The aims of this study are (1) to describe the variability of the DRD4 gene across autochthonous populations of greylag geese in Iceland, Norway, Denmark, and Greece and (2) to test the correlation of this variability with an ecological factor (urbanization) in a local population in Germany. We hypothesize that DRD4 genotype frequencies differ between rural and urban areas and predict that genotypes carried by bolder animals predominate at the urban sites. To test for variation in boldness, (3) we compared FID data between the urban and the rural site and predict that the genotype frequencies will correlate with FIDs.

2. MATERIALS AND METHODS

2.1. Study species and study area

Greylag geese (Anser anser; Anatidae, Anseriformes) are herbivorous birds with two subspecies: the nominate western greylag goose (A. a. anser) and the eastern greylag goose (A. a. rubirostris; del Hoyo et al., 1992).
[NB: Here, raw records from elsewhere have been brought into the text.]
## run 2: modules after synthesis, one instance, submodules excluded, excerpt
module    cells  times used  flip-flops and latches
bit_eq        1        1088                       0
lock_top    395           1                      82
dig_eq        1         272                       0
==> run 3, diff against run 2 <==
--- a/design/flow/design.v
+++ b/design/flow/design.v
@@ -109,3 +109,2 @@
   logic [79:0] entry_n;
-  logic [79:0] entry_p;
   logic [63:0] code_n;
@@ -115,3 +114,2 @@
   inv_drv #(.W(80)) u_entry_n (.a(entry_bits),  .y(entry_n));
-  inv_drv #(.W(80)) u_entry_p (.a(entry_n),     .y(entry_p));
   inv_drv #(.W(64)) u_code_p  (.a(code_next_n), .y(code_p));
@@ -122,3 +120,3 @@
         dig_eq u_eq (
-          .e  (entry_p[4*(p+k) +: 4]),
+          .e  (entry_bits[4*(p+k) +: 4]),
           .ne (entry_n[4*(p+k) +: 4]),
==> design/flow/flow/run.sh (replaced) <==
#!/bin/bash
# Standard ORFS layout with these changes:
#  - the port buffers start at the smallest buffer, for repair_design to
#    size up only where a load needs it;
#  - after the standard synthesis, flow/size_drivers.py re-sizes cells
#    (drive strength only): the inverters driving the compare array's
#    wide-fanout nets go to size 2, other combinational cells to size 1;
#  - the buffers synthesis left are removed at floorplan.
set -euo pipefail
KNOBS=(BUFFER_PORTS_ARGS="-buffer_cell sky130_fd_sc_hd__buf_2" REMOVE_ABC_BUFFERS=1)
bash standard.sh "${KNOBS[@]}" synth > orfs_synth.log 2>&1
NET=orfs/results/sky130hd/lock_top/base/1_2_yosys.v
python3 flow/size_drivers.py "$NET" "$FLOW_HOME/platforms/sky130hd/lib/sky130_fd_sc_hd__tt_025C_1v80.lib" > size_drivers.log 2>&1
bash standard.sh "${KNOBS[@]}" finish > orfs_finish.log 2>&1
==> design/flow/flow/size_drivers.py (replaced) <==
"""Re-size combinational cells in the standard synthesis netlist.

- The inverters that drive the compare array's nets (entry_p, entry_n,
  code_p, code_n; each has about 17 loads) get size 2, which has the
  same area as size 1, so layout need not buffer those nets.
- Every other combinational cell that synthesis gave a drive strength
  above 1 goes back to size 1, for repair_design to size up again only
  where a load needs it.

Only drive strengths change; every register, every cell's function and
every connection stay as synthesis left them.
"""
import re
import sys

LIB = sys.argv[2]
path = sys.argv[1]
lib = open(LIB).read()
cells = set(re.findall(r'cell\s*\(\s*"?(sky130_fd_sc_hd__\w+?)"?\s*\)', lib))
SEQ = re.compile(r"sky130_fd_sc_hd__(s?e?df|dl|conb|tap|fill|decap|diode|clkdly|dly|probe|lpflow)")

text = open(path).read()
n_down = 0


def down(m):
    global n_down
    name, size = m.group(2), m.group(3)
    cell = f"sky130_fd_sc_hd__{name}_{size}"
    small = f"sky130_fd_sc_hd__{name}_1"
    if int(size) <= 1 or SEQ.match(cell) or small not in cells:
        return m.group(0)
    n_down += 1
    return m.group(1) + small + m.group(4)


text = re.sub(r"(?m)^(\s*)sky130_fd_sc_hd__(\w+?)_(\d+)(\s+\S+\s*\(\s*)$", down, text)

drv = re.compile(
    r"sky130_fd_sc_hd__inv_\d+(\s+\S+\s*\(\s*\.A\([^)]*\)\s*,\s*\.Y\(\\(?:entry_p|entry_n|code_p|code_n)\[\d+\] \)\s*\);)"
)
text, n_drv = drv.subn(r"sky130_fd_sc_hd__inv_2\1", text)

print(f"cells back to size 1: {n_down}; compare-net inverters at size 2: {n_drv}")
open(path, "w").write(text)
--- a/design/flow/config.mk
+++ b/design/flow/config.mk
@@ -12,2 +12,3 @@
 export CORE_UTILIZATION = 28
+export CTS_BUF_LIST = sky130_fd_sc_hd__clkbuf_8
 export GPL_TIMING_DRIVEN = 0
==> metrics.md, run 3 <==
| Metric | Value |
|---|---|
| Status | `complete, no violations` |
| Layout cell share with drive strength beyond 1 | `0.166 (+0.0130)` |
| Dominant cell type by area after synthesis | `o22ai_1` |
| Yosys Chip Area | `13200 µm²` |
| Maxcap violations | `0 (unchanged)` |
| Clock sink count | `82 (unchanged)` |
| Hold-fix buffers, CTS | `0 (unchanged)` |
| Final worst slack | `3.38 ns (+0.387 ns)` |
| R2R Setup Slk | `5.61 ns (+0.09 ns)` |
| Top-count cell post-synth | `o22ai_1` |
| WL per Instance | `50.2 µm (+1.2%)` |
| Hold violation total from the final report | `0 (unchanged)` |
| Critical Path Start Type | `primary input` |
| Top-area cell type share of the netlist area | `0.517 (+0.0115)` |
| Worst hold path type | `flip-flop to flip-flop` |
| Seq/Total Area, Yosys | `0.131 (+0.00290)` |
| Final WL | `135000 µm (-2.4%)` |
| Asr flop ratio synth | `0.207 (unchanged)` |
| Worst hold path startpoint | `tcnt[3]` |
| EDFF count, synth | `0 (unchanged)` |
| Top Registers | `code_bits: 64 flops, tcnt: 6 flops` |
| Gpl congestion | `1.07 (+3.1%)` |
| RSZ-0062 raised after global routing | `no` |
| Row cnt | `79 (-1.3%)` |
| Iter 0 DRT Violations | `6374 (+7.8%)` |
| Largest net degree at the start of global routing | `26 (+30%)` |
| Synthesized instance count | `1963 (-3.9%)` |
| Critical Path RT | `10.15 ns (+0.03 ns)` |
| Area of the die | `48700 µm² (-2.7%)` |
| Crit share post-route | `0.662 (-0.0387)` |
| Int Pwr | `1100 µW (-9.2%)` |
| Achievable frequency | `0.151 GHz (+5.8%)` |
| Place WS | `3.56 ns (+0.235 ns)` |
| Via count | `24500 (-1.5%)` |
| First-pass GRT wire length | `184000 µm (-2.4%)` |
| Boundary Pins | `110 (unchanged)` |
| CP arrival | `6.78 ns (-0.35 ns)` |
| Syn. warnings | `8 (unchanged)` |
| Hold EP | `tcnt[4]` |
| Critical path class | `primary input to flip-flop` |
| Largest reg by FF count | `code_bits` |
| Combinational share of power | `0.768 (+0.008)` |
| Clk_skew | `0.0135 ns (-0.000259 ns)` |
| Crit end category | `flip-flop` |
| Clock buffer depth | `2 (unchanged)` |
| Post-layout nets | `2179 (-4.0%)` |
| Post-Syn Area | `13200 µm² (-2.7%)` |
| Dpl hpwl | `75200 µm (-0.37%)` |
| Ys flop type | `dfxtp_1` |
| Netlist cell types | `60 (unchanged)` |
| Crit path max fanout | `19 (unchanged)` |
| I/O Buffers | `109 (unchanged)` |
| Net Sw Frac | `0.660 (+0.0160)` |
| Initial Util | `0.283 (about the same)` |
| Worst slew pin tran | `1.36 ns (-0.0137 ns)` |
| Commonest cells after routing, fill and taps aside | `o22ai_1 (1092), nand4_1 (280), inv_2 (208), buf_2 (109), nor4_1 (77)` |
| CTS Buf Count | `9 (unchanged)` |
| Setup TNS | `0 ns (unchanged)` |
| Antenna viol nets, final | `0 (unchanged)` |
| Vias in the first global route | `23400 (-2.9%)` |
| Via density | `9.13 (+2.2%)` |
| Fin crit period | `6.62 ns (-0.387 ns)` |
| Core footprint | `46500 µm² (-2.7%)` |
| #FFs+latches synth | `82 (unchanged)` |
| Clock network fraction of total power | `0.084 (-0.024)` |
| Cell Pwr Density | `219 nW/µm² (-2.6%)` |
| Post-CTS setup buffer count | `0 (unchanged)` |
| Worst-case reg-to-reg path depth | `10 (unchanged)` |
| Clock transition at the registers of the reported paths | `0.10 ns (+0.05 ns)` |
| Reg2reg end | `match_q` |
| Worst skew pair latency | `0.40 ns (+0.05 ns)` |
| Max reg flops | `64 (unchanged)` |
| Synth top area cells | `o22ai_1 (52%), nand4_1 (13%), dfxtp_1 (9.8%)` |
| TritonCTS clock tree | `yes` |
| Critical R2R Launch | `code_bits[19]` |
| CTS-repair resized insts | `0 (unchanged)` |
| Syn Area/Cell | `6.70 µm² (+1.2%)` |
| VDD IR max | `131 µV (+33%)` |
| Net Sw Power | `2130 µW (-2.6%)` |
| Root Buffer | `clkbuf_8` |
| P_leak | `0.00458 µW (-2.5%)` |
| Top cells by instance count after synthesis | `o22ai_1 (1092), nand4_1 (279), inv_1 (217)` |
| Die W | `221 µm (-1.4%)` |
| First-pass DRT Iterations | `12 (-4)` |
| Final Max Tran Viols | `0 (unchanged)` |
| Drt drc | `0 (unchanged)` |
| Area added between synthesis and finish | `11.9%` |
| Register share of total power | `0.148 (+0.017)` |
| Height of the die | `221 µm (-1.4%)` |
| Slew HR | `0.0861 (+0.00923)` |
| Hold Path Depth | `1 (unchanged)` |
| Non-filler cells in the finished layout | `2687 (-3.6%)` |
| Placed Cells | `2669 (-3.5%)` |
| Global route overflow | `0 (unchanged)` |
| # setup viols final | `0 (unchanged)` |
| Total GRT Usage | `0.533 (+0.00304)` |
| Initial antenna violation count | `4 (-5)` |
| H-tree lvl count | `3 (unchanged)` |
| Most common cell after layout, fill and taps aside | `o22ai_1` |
What follows belongs to an exercise in optimizing a design on an open flow for small area, a short achievable clock period and few clock cycles; a production flow would make more cautious choices.
The RTL was checked by simulation tests, not by an equivalence proof against the original design.
Power and IR drop assume default switching activity.

==> flow/design.v (excerpt) <==
module infix_expression_evaluator_unit (
   input  logic                        clock,
   input  logic                        reset,
   input  logic                        req_tvalid,
   output logic                        req_tready,
   input  logic [7:0]                  req_tdata,
   input  logic                        req_tlast,
   output logic                        rsp_tvalid,
   input  logic                        rsp_tready,
   output logic signed [31:0]          rsp_tdata,
   output logic [1:0]                  rsp_tuser
);
Size: ~1900 cells after synthesis, roughly 170 flip-flops, ~49 I/O pins, roughly 16000 um2 of cells after synthesis.
Settings: LEC_CHECK=0, CAP_MARGIN=20, CORE_MARGIN=2, CORE_UTILIZATION=50, PLACE_DENSITY=0.8, SETUP_SLACK_MARGIN=5, SLEW_MARGIN=20; clock period 9.0 ns.
run.sh (not shown) runs the stock make flow with config.mk's settings and CLKGATE_MAP_FILE= SYNTH_SCRIPT=/design/flow/synth_recipe.tcl, a recipe that flattens the netlist after the stock synthesis.
Testbench counts at the start, summed over its fixed seeds: cycles 38,127.
Rerun with:
- CORE_UTILIZATION: 50 -> 40
- PLACE_DENSITY: 0.8 -> default
Setup slack loses 46 ps.
Non-clock buffer count decreases by 16.
Power decreases by 1.7%.

========
== v21 ==
infix_expression_evaluator_unit, a different RTL version from the one above (not shown whole).
Size in the first run: ~2100 cells after synthesis, ~180 flip-flops.
clock: 9.0 ns
lec_check: 0
cap_margin: 20
core_margin: 2
core_utilization: 40
setup_slack_margin: 4
slew_margin: 20
Testbench counts of v21, summed over its fixed seeds: cycles 40,047.
Context: an optimization exercise on an open-source flow, tuned for a short achievable clock period and few clock cycles per item. The choices shown serve that exercise and are no tape-out recipe.
The RTL was checked by simulation tests, not by an equivalence proof against the original design.
Power and IR drop assume default switching activity.

==> inputs of job 3993 <==
Design rvCore, start of the top module:
module rvCore #(
    parameter int unsigned DMEM_BYTES = 256,
    parameter logic [31:0] RESET_PC   = 32'h0000_0000
) (
    input  logic        clk,
    input  logic        arstN,
    output logic [31:0] fetchPc,
    input  logic [31:0] instr,
    input  logic        instrValid,
    output logic        instrReady,
    output logic        retireValid,
    input  logic        retireReady,
    output logic [31:0] retirePc,
    output logic        retireWe,
    output logic [4:0]  retireRd,
    output logic [31:0] retireData,
    output logic [31:0] retireNextPc
);
    localparam logic [6:0] OP_BRANCH = 7'b1100011;
    localparam logic [6:0] OP_IMM    = 7'b0010011;
    localparam logic [6:0] OP_REG    = 7'b0110011;
    localparam logic [6:0] OP_JAL    = 7'b1101111;
    localparam logic [6:0] OP_JALR   = 7'b1100111;
    localparam logic [6:0] OP_LUI    = 7'b0110111;
    localparam logic [6:0] OP_STORE  = 7'b0100011;
    localparam logic [6:0] OP_LOAD   = 7'b0000011;
    localparam int unsigned ADDR_W = $clog2(DMEM_BYTES);
    localparam int BTB_N = 4;
    logic [31:0] pcF;
    logic [31:0] pcOutF;     
    logic        rdyF;       
    logic        hazF;       
    logic        btbV   [BTB_N];
    logic [31:0] btbPc  [BTB_N];
    logic [31:0] btbTgt [BTB_N];
    logic [$clog2(BTB_N)-1:0] btbPtr;
    logic        validD;
    logic [31:0] pcD;
    logic        predTD;     
    logic [31:0] predTgtD;
    logic [31:0] rfAD;       
    logic [31:0] rfBD;
    logic [4:0]  rs1D;
    logic [4:0]  rs2D;
    logic [4:0]  rdD;
    logic [31:0] immOpD;     
    logic [31:0] immTD;      
    logic [31:0] immID;      
    logic [ADDR_W-1:0] immMD;  
    logic        useRs2D;    
    logic        zeroAD;     
    logic        pcAD;       
    logic        subD;
    logic        logicD;
    logic        xorD;
    logic        bneD;
    logic        isBrD;
    logic        isJalD;
    logic        isJalrD;
  ...
Settings: LEC_CHECK=0, ABC_CLOCK_PERIOD_IN_PS=2000, CAP_MARGIN=20, CORE_MARGIN=2, CORE_UTILIZATION=35, PLACE_DENSITY=0.5, SETUP_SLACK_MARGIN=5, SLEW_MARGIN=20, TNS_END_PERCENT=100; clock period 8.0 ns.
run.sh (not shown) runs the stock make flow with config.mk's settings and CLKGATE_MAP_FILE= SYNTH_SCRIPT=/design/flow/synth_recipe.tcl, a recipe that flattens the netlist after the stock synthesis.
==> inputs of job 1391, as changes to job 3993 <==
--- a/flow/design.v
+++ b/flow/design.v
@@ -102,14 +102,15 @@
     localparam logic [6:0] OP_STORE  = 7'b0100011;
     localparam logic [6:0] OP_LOAD   = 7'b0000011;
     localparam int unsigned ADDR_W = $clog2(DMEM_BYTES);
     localparam int BTB_N = 4;
     logic [31:0] pcF;
     logic [31:0] pcOutF;     
     logic        rdyF;       
+    logic        rdyQ;       
     logic        hazF;       
     logic        btbV   [BTB_N];
     logic [31:0] btbPc  [BTB_N];
     logic [31:0] btbTgt [BTB_N];
     logic [$clog2(BTB_N)-1:0] btbPtr;
     logic        validD;
     logic [31:0] pcD;
@@ -173,37 +174,28 @@
     logic [127:0] memLoM;    
     logic [15:0] memHiM;     
     logic        weM;
     logic        fwdM;
     logic [4:0]  rdM;
     logic        insM;       
     logic        delM;       
-    logic        qValid;
-    logic [31:0] qPc;
-    logic        qWe;
-    logic [4:0]  qRd;
-    logic [31:0] qData;
-    logic [31:0] qNext;
-    logic        sValid;
-    logic [31:0] sPc;
-    logic        sWe;
-    logic [4:0]  sRd;
-    logic [31:0] sData;
-    logic [31:0] sNext;
+    localparam int QN = 5;
+    logic [QN-1:0]    qv;        
+    logic [QN*32-1:0] qPc;
+    logic [QN-1:0]    qWe;
+    logic [QN*5-1:0]  qRd;
+    logic [QN*32-1:0] qData;
+    logic [QN*32-1:0] qNext;
     logic [8*DMEM_BYTES-1:0] dmem;
-    logic        frz;        
-    logic        adv;        
     logic        take;       
     logic        redirE;
     logic        redirD;
     logic [31:0] nextPcE;
-    assign frz        = sValid;
-    assign adv        = ~hazF & ~frz;
     assign instrReady = rdyF;
-    assign take       = instrValid & adv;
+    assign take       = instrValid & ~hazF & rdyQ;
     logic        hitF;
     logic [31:0] hitTgtF;
     logic [31:0] pc4F;
     logic [31:0] predNextF;
     always_comb
     begin
         hitF    = 1'b0;
@@ -246,16 +238,16 @@
         .rs2Sel  (selBF),
         .wrEn    (wrM),
         .wrAddr  (rdM),
         .wrData  (resMfull),
         .rs1Data (rfAF),
         .rs2Data (rfBF)
     );
-    assign wrM = validM & fwdM & ~frz;
-    assign wrE = validE & fwdE & ~isLoadE & ~frz;
+    assign wrM = validM & fwdM;
+    assign wrE = validE & fwdE & ~isLoadE;
     logic [6:0]  opF;
     logic [2:0]  f3F;
     logic        isRegF, isImmF, isLuiF, isBrF, isJalF, isJalrF, isStF, isLdF;
     logic        weF;
     logic        usesRs1F;
     logic        usesRs2F;
     logic [31:0] immIF;
@@ -278,62 +270,60 @@
     assign isJalrF = (opF == OP_JALR);
     assign isStF   = (opF == OP_STORE);
     assign isLdF   = (opF == OP_LOAD);
     assign weF     = isRegF | isImmF | isLuiF | isJalF | isJalrF | isLdF;
     assign usesRs1F = isRegF | isImmF | isBrF | isJalrF | isStF | isLdF;
     assign usesRs2F = isRegF | isBrF | isStF;
     logic hazNextF;
-    logic sValidNext;
-    assign hazNextF = frz  ? hazF :
-                      hazF ? (validE & isLoadE & fwdE & (isStD | isLdD) & (rdE == rs1D)) :
+    logic rdyQNext;
+    assign hazNextF = hazF ? (validE & isLoadE & fwdE & (isStD | isLdD) & (rdE == rs1D)) :
                       (take & ~redirE & ~redirD &
                        ((validD & isLdD & (rdD != 5'd0) &
                          ((usesRs1F & (instr[19:15] == rdD)) |
                           (usesRs2F & (instr[24:20] == rdD)))) |
                         (validE & isLoadE & fwdE & (isStF | isLdF) &
                          (instr[19:15] == rdE))));
     always_ff @(posedge clk or negedge arstN)
     begin
         if (!arstN)
         begin
             pcF    <= RESET_PC;
             pcOutF <= RESET_PC;
             hazF   <= 1'b0;
             rdyF   <= 1'b1;
+            rdyQ   <= 1'b1;
             validD <= 1'b0;
         end
         else
         begin
             hazF <= hazNextF;
-            rdyF <= ~hazNextF & ~sValidNext;
-            if (!frz)
-            begin
-                if (redirE)
-                    pcF <= nextPcE;
-                else if (hazF)
-                    pcF <= pcF;
-                else if (redirD)
-                    pcF <= tgtD;
-                else if (instrValid)
-                    pcF <= predNextF;
-                if (redirE)
-                    pcOutF <= nextPcE;
-                else if (hazF)
-                    pcOutF <= pcOutF;
-                else if (redirD)
-                    pcOutF <= tgtD;
-                else if (instrValid)
-                    pcOutF <= predNextF;
-                if (redirE)
-                    validD <= 1'b0;
-                else if (hazF)
-                    validD <= validD;
-                else
-                    validD <= instrValid & ~redirD;
-            end
+            rdyQ <= rdyQNext;
+            rdyF <= ~hazNextF & rdyQNext;
+            if (redirE)
+                pcF <= nextPcE;
+            else if (hazF)
+                pcF <= pcF;
+            else if (redirD)
+                pcF <= tgtD;
+            else if (take)
+                pcF <= predNextF;
+            if (redirE)
+                pcOutF <= nextPcE;
+            else if (hazF)
+                pcOutF <= pcOutF;
+            else if (redirD)
+                pcOutF <= tgtD;
+            else if (take)
+                pcOutF <= predNextF;
+            if (redirE)
+                validD <= 1'b0;
+            else if (hazF)
+                validD <= validD;
+            else
+                validD <= take & ~redirD;
         end
     end
     always_ff @(posedge clk)
     begin
         if (take)
         begin
             pcD       <= pcF;
@@ -452,20 +442,19 @@
     );
     assign maddrD      = ~eA ? maddrRegD : logicE ? maddrLogicE : maddrSumE;
     assign redirD = validD & jalRedirD & ~hazF;
     always_ff @(posedge clk or negedge arstN)
     begin
         if (!arstN)
             validE <= 1'b0;
-        else if (!frz)
+        else
             validE <= validD & ~hazF & ~redirE;
     end
     always_ff @(posedge clk)
     begin
-        if (!frz && !hazF)
         begin
             pcE       <= pcD;
             pc4E      <= pc4D;
             rdE       <= rdD;
             rs1E      <= rs1V;
             rs2E      <= rs2V;
             immE      <= immID;
@@ -526,42 +515,41 @@
     always_comb
     begin
         memLoE = '0;
         for (int k = 0; k < 16; k++)
             for (int j = 0; j < 16; j++)
                 memLoE[8*k +: 8] = memLoE[8*k +: 8] | (dmem[8*(16*k+j) +: 8] & {8{loE[j]}});
     end
-    assign stE   = validE & ~frz;
+    assign stE   = validE;
     assign stHiE = hiE & {16{stE}};
     for (genvar i = 0; i < DMEM_BYTES; i++)
     begin : gMem
         always_ff @(posedge clk)
         begin
             if (stHiE[i / 16] && stLoE[i % 16])
                 dmem[8*i +: 8] <= rs2E[7:0];
         end
     end
     assign tgtOkE  = (predTgtE == tgtE);
     assign takenE  = isBranchE & ((rs1E == rs2E) ^ isBneE);
     assign toTgtE  = takenE | isJalE;
     assign predOkE = predTE & tgtOkE;
     assign nextPcE = isJalrE ? {jalrSum[31:1], 1'b0} : toTgtE ? tgtE : pc4E;
-    assign redirE  = validE & ~frz &
+    assign redirE  = validE &
                      (isJalrE | (takenE & ~predOkE) | (isJalE & predTE & ~tgtOkE) |
                       (~toTgtE & predTE));
     always_ff @(posedge clk or negedge arstN)
     begin
         if (!arstN)
             validM <= 1'b0;
-        else if (!frz)
+        else
             validM <= validE;
     end
     always_ff @(posedge clk)
     begin
-        if (!frz)
         begin
             pcM     <= pcE;
             nextPcM <= nextPcE;
             resM    <= aluOutE;
             isLoadM <= isLoadE;
             memLoM  <= memLoE;
             memHiM  <= hiE;
@@ -578,16 +566,16 @@
         memByteM = '0;
         for (int k = 0; k < 16; k++)
             memByteM = memByteM | (memLoM[8*k +: 8] & {8{memHiM[k]}});
     end
     assign resMfull = isLoadM ? {24'h000000, memByteM} : resM;
     logic btbIns;
     logic btbDel;
-    assign btbIns = validM & ~frz & insM;
-    assign btbDel = validM & ~frz & delM;
+    assign btbIns = validM & insM;
+    assign btbDel = validM & delM;
     always_ff @(posedge clk or negedge arstN)
     begin
         if (!arstN)
         begin
             for (int i = 0; i < BTB_N; i++)
                 btbV[i] <= 1'b0;
             btbPtr <= '0;
@@ -610,63 +598,63 @@
     begin
         if (btbIns)
         begin
             btbPc[btbPtr]  <= pcM;
             btbTgt[btbPtr] <= nextPcM;
         end
     end
-    logic pushQ;
-    logic popQ;
-    assign pushQ = validM & ~frz;
-    assign popQ  = qValid & retireReady;
-    assign sValidNext = (qValid && !popQ && pushQ) ? 1'b1 : popQ ? 1'b0 : sValid;
-    always_ff @(posedge clk or negedge arstN)
+    logic          pushQ;
+    logic          popQ;
+    logic [QN-1:0] shV;      
+    logic [QN-1:0] putQ;     
+    logic [QN-1:0] qvNext;
+    assign pushQ = validM;
+    assign popQ  = qv[0] & retireReady;
+    always_comb
     begin
-        if (!arstN)
+        for (int i = 0; i < QN; i++)
         begin
-            qValid <= 1'b0;
-            sValid <= 1'b0;
+            shV[i]  = popQ ? ((i + 1 < QN) ? qv[(i + 1) % QN] : 1'b0) : qv[i];
         end
-        else
+        for (int i = 0; i < QN; i++)
         begin
-            if (!qValid || popQ)
-                qValid <= sValid | pushQ;
-            sValid <= sValidNext;
+            putQ[i]   = pushQ & ~shV[i] & ((i == 0) ? 1'b1 : shV[(i + QN - 1) % QN]);
+            qvNext[i] = shV[i] | putQ[i];
         end
     end
-    always_ff @(posedge clk)
+    assign rdyQNext = ~qvNext[1];
+    always_ff @(posedge clk or negedge arstN)
     begin
-        if (!qValid || popQ)
+        if (!arstN)
+            qv <= '0;
+        else
+            qv <= qvNext;
+    end
+    for (genvar i = 0; i < QN; i++)
+    begin : gQueue
+        always_ff @(posedge clk)
         begin
-            if (sValid)
+            if (putQ[i])
             begin
-                qPc   <= sPc;
-                qWe   <= sWe;
-                qRd   <= sRd;
-                qData <= sData;
-                qNext <= sNext;
+                qPc[32*i +: 32]   <= pcM;
+                qWe[i]            <= weM;
+                qRd[5*i +: 5]     <= rdM;
+                qData[32*i +: 32] <= resMfull;
+                qNext[32*i +: 32] <= nextPcM;
             end
-            else
+            else if (popQ && i + 1 < QN)
             begin
-                qPc   <= pcM;
-                qWe   <= weM;
-                qRd   <= rdM;
-                qData <= resMfull;
-                qNext <= nextPcM;
+                qPc[32*i +: 32]   <= qPc[32*((i + 1) % QN) +: 32];
+                qWe[i]            <= qWe[(i + 1) % QN];
+                qRd[5*i +: 5]     <= qRd[5*((i + 1) % QN) +: 5];
+                qData[32*i +: 32] <= qData[32*((i + 1) % QN) +: 32];
+                qNext[32*i +: 32] <= qNext[32*((i + 1) % QN) +: 32];
             end
         end
-        if (qValid && !popQ && pushQ)
-        begin
-            sPc   <= pcM;
-            sWe   <= weM;
-            sRd   <= rdM;
-            sData <= resMfull;
-            sNext <= nextPcM;
-        end
     end
-    assign retireValid  = qValid;
-    assign retirePc     = qPc;
-    assign retireWe     = qWe;
-    assign retireRd     = qRd;
-    assign retireData   = qData;
-    assign retireNextPc = qNext;
+    assign retireValid  = qv[0];
+    assign retirePc     = qPc[31:0];
+    assign retireWe     = qWe[0];
+    assign retireRd     = qRd[4:0];
+    assign retireData   = qData[31:0];
+    assign retireNextPc = qNext[31:0];
 endmodule
==> summary of the runs <==
Of job 3993 and job 1391, job 1391 has the higher global-route usage (gap 0.58 points). Against job 3993, the sequential power of job 1391 is larger by about 3%. Of job 1391 and job 3993, job 1391 has the higher area after synthesis (gap about 4.6%, measured against job 3993). Against job 1391, the synthesized cell count of job 3993 is lower by 6.1%. Between job 3993 and job 1391, the lower worst setup slack is in job 1391 (gap 82 ps). Clock skew: job 1391 is higher than job 3993 (30 ps). Between job 3993 and job 1391, the lower non-clock buffer count is in job 1391 (gap 164). Between job 3993 and job 1391, the lower die area is in job 3993 (gap about 4.4%, measured against job 1391). Between job 3993 and job 1391, the lower utilization is in job 1391 (gap 0.55 points). Between job 3993 and job 1391, the lower count of clock-buffer cells in the layout is in job 3993 (gap 173). Via count: job 3993 is smaller than job 1391 (about 4.5%).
Greylag geese can be found in Europe and Asia, with increasing numbers (Fox & Leafloor, 2018). In Germany, both subspecies as well as hybrids can be found. Greylag geese are classified as regionally established and occur both in autochthonous and introduced populations (Bauer et al., 2016).

To get an initial idea of the variation of the DRD4 gene in greylag geese and to avoid sampling bias (Morin et al., 2004) we analyzed samples from autochthonous breeding populations of A. a. anser in Iceland (Icelandic flyway; Powolny et al., 2018), Norway and Denmark (Atlantic flyway; Powolny et al., 2018) and a sedentary population of A. a. rubrirostris in Greece, Prespa (Bounas et al., 2018). Greylag geese from Iceland winter in the United Kingdom, while Norwegian and Danish greylag geese winter in the Netherlands and Spain, respectively. After the breeding season, they are widely hunted (Madsen et al., 1999).

All samples from Iceland and Norway were collected from hunted geese following national hunting regulations. Danish samples were provided by the Copenhagen Museum (see accession numbers in Sample Information file uploaded to DataDryad) and Grecian samples were provided by the Society for the Preservation of Prespa.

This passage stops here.